Saved entries:
###

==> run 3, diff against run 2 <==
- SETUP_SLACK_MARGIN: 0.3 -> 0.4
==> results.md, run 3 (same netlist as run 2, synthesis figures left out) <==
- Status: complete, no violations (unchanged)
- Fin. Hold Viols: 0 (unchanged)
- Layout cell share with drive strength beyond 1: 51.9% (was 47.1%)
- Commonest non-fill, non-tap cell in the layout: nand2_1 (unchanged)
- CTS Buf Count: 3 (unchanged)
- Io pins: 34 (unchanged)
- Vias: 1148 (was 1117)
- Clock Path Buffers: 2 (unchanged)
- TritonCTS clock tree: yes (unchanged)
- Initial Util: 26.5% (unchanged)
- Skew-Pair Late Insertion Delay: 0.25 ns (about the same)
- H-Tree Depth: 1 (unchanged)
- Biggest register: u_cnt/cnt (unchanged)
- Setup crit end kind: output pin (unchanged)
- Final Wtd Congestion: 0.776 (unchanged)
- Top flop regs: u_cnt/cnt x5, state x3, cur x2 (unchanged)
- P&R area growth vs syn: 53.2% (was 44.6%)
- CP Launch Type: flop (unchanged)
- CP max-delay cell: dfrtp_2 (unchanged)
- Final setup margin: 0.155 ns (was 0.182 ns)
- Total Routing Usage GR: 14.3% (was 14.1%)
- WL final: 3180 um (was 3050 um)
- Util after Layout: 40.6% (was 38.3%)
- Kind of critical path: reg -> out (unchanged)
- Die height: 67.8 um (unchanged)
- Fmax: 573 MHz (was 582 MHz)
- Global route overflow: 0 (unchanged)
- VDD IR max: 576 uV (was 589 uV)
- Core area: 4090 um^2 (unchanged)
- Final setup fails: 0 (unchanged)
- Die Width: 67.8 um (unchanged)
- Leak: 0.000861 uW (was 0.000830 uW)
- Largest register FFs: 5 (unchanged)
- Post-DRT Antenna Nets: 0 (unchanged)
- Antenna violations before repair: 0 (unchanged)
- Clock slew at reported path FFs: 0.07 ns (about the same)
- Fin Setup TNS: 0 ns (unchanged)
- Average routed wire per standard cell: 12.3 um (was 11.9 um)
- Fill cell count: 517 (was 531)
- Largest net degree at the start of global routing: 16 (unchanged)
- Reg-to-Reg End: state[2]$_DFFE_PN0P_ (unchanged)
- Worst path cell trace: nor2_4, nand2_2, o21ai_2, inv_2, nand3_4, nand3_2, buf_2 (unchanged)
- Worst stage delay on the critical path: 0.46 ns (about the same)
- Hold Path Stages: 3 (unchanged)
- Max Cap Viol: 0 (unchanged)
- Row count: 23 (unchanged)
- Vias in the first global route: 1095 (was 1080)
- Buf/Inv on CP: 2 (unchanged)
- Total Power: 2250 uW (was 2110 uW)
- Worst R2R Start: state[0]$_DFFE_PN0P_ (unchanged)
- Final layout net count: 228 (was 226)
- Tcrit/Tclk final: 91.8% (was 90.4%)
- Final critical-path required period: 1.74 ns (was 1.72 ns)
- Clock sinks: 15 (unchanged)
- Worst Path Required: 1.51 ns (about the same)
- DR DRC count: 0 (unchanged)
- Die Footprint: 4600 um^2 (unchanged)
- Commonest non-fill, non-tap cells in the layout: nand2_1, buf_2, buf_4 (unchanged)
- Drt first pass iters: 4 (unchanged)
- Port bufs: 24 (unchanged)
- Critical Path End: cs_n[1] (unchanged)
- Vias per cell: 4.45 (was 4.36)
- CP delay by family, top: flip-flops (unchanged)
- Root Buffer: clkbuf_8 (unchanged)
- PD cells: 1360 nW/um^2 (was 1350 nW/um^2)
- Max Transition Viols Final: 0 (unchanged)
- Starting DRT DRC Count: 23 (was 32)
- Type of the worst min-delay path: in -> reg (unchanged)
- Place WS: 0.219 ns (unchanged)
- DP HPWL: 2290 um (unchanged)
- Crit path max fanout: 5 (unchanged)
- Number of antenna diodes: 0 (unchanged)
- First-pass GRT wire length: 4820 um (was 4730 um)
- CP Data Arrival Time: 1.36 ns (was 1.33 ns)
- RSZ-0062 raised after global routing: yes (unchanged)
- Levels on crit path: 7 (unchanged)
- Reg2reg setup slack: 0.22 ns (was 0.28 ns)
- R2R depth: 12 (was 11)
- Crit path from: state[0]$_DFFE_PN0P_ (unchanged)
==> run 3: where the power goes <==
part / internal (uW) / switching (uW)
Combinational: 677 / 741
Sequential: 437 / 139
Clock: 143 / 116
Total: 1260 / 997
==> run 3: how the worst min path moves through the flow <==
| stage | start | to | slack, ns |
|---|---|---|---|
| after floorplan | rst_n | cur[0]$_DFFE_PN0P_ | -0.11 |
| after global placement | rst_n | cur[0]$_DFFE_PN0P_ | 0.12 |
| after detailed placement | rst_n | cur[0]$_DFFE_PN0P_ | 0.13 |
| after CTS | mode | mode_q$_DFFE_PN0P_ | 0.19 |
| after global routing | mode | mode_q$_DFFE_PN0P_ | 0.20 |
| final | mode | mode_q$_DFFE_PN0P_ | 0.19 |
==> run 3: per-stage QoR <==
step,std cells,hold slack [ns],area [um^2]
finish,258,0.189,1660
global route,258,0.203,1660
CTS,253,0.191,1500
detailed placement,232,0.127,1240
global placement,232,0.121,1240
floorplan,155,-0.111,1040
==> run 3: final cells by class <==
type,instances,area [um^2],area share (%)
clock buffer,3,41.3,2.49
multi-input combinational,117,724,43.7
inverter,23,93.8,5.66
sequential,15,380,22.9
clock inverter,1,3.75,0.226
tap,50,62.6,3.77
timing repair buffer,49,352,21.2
===== src/rtl/slipdet_pkg.sv =====
package slipdet_pkg;

  typedef logic [7:0] hit_cnt_t;

  typedef struct packed {
    logic     armed;
    hit_cnt_t cnt;
    logic     det;
  } chain_next_t;

  // One step of a counting chain: ref events arm and clear, own events count.
  function automatic chain_next_t chain_step(
    input logic     armed,
    input hit_cnt_t cnt,
    input logic     own_ev,
    input logic     ref_ev,
    input hit_cnt_t hits
  );
    chain_next_t nx;
    nx.armed = armed;
    nx.cnt   = cnt;
    nx.det   = 1'b0;
    if (ref_ev) begin
      nx.armed = 1'b1;
      nx.cnt   = '0;
    end else if (own_ev && armed) begin
      if ((cnt + 8'd1) >= hits) begin
        nx.det = 1'b1;
        nx.cnt = '0;
      end else begin
        nx.cnt = cnt + 8'd1;
      end
    end
    return nx;
  endfunction

endpackage


===== src/rtl/slip_tap_merge.sv =====
module slip_tap_merge #(
  parameter int N_TAPS = 12
) (
  input  logic [N_TAPS-1:0] taps,
  output logic              event_o
);
  generate
    if (N_TAPS == 1) begin : g_single
      assign event_o = taps[0];
    end else begin : g_multi
      assign event_o = |taps;
    end
  endgenerate
endmodule


===== src/rtl/slip_chain.sv =====
module slip_chain
  import slipdet_pkg::*;
#(
  parameter int SLIP_HITS = 2
) (
  input  logic clk,
  input  logic rst_n,
  input  logic own_ev,
  input  logic ref_ev,
  output logic det_o
);
  localparam hit_cnt_t HITS = hit_cnt_t'(SLIP_HITS);

  logic        armed_q;
  hit_cnt_t    cnt_q;
  chain_next_t nx;

  always_comb nx = chain_step(armed_q, cnt_q, own_ev, ref_ev, HITS);

  always_ff @(posedge clk or negedge rst_n) begin
    if (!rst_n) begin
      armed_q <= 1'b0;
      cnt_q   <= '0;
    end else begin
      armed_q <= nx.armed;
      cnt_q   <= nx.cnt;
    end
  end

  assign det_o = nx.det;


  cnt_below_hits_chk: assert property (@(posedge clk) disable iff (!rst_n)
    cnt_q < HITS);


  unarmed_no_det_chk: assert property (@(posedge clk) disable iff (!rst_n)
    !armed_q |-> !det_o);
endmodule


===== src/rtl/slip_level.sv =====
module slip_level (
  input  logic clk,
  input  logic rst_n,
  input  logic set_lead,
  input  logic set_lag,
  output logic lead_lvl,
  output logic lag_lvl
);
  always_ff @(posedge clk or negedge rst_n) begin
    if (!rst_n) begin
      lead_lvl <= 1'b0;
      lag_lvl  <= 1'b0;
    end else if (set_lead) begin
      lead_lvl <= 1'b1;
      lag_lvl  <= 1'b0;
    end else if (set_lag) begin
      lead_lvl <= 1'b0;
      lag_lvl  <= 1'b1;
    end
  end


  level_exclusive_chk: assert property (@(posedge clk) disable iff (!rst_n)
    $onehot0({lead_lvl, lag_lvl}));
endmodule


===== src/rtl/cycle_slip_detector.sv =====
module cycle_slip_detector #(
  parameter int N_TAPS    = 12,
  parameter int SLIP_HITS = 2
) (
  input  logic              clk,
  input  logic              rst_n,
  input  logic [N_TAPS-1:0] osc_a_taps,
  input  logic [N_TAPS-1:0] osc_b_taps,
  output logic              lead_pulse,
  output logic              lag_pulse,
  output logic              lead_level,
  output logic              lag_level
);
  logic a_ev;
  logic b_ev;
  logic lead_det;
  logic lag_det;

  slip_tap_merge #(.N_TAPS(N_TAPS)) u_merge_a (.taps(osc_a_taps), .event_o(a_ev));
  slip_tap_merge #(.N_TAPS(N_TAPS)) u_merge_b (.taps(osc_b_taps), .event_o(b_ev));

  slip_chain #(.SLIP_HITS(SLIP_HITS)) u_lead_chain (
    .clk(clk), .rst_n(rst_n), .own_ev(a_ev), .ref_ev(b_ev), .det_o(lead_det));

  slip_chain #(.SLIP_HITS(SLIP_HITS)) u_lag_chain (
    .clk(clk), .rst_n(rst_n), .own_ev(b_ev), .ref_ev(a_ev), .det_o(lag_det));

  always_ff @(posedge clk or negedge rst_n) begin
    if (!rst_n) begin
      lead_pulse <= 1'b0;
      lag_pulse  <= 1'b0;
    end else begin
      lead_pulse <= lead_det;
      lag_pulse  <= lag_det;
    end
  end

  slip_level u_level (
    .clk(clk), .rst_n(rst_n), .set_lead(lead_det), .set_lag(lag_det),
    .lead_lvl(lead_level), .lag_lvl(lag_level));


  pulse_exclusive_chk: assert property (@(posedge clk) disable iff (!rst_n)
    !(lead_pulse && lag_pulse));


  coincident_quiet_chk: assert property (@(posedge clk) disable iff (!rst_n)
    (a_ev && b_ev) |=> (!lead_pulse && !lag_pulse));


  lead_pulse_level_chk: assert property (@(posedge clk) disable iff (!rst_n)
    lead_pulse |-> lead_level);


  lag_pulse_level_chk: assert property (@(posedge clk) disable iff (!rst_n)
    lag_pulse |-> lag_level);


  level_hold_chk: assert property (@(posedge clk) disable iff (!rst_n)
    (!lead_pulse && !lag_pulse) |-> ($stable(lead_level) && $stable(lag_level)));
endmodule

###

- What this task involves -
Would you output, from the records above, exactly the run of lines that starts at the line containing "cur[0]$_DFFE_PN0P_ | 0.13 |" and ends at the line containing "run 3: final", and only that run?

- Expected answer -
| after detailed placement | rst_n | cur[0]$_DFFE_PN0P_ | 0.13 |
| after CTS | mode | mode_q$_DFFE_PN0P_ | 0.19 |
| after global routing | mode | mode_q$_DFFE_PN0P_ | 0.20 |
| final | mode | mode_q$_DFFE_PN0P_ | 0.19 |
==> run 3: per-stage QoR <==
step,std cells,hold slack [ns],area [um^2]
finish,258,0.189,1660
global route,258,0.203,1660
CTS,253,0.191,1500
detailed placement,232,0.127,1240
global placement,232,0.121,1240
floorplan,155,-0.111,1040
==> run 3: final cells by class <==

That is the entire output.